Review of Carandiru

Carandiru (2003)
10/10
This movie makes Oz look like a sitcom
17 November 2003
Warning: Spoilers
When the first season of oz finished airing, we had many characters who we grew to care for (or hate) presumably dead. That was a risky premise that the creators didn't venture into. I love Oz. It's a true victory, but after seeing this movie (in the Haifa film festival), I know there's something better.

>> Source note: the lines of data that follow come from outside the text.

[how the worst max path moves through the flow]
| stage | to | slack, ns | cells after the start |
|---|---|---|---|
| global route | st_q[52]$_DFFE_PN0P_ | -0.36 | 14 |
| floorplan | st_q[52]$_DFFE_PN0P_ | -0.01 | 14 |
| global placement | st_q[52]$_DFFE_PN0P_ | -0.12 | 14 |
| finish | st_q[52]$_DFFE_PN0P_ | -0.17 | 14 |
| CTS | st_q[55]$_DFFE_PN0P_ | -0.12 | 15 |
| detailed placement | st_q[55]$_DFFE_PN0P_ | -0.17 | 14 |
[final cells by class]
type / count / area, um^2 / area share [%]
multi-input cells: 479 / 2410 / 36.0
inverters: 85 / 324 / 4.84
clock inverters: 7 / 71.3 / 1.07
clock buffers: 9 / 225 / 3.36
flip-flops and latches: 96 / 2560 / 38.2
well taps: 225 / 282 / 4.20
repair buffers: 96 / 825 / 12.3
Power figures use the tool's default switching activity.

Carandiru does just that and takes it one step further. The brutal massacre in the end kills almost everybody, after building in us pure hope, not through melodramatics (no rape scenes or male nudity for example), but through hard realism. It's difficult to explain this, but this movie makes you care for the worst kinds of men because it shows you their humanity - their weaknesses and faults, in the prison and outside it. It doesn't give faces to the dead - it gives them souls. Not just a statistic you hear about in the news - 111 dead - they are people with stories, good and bad, that live again in this movie. And you mourn for their senseless death in a way you wouldn't if you heard about it in the news, shocking as it would be.

In an era of computer-generated effects which hide poor movies, seeing this rare gem, offers a rich cast of characters, many scenes where hundreds of actors participate perfectly (especially the visiting-day scene) detailed, original stories, and all of this in a claustrophobic set. This a lesson in how cinema should be and can be.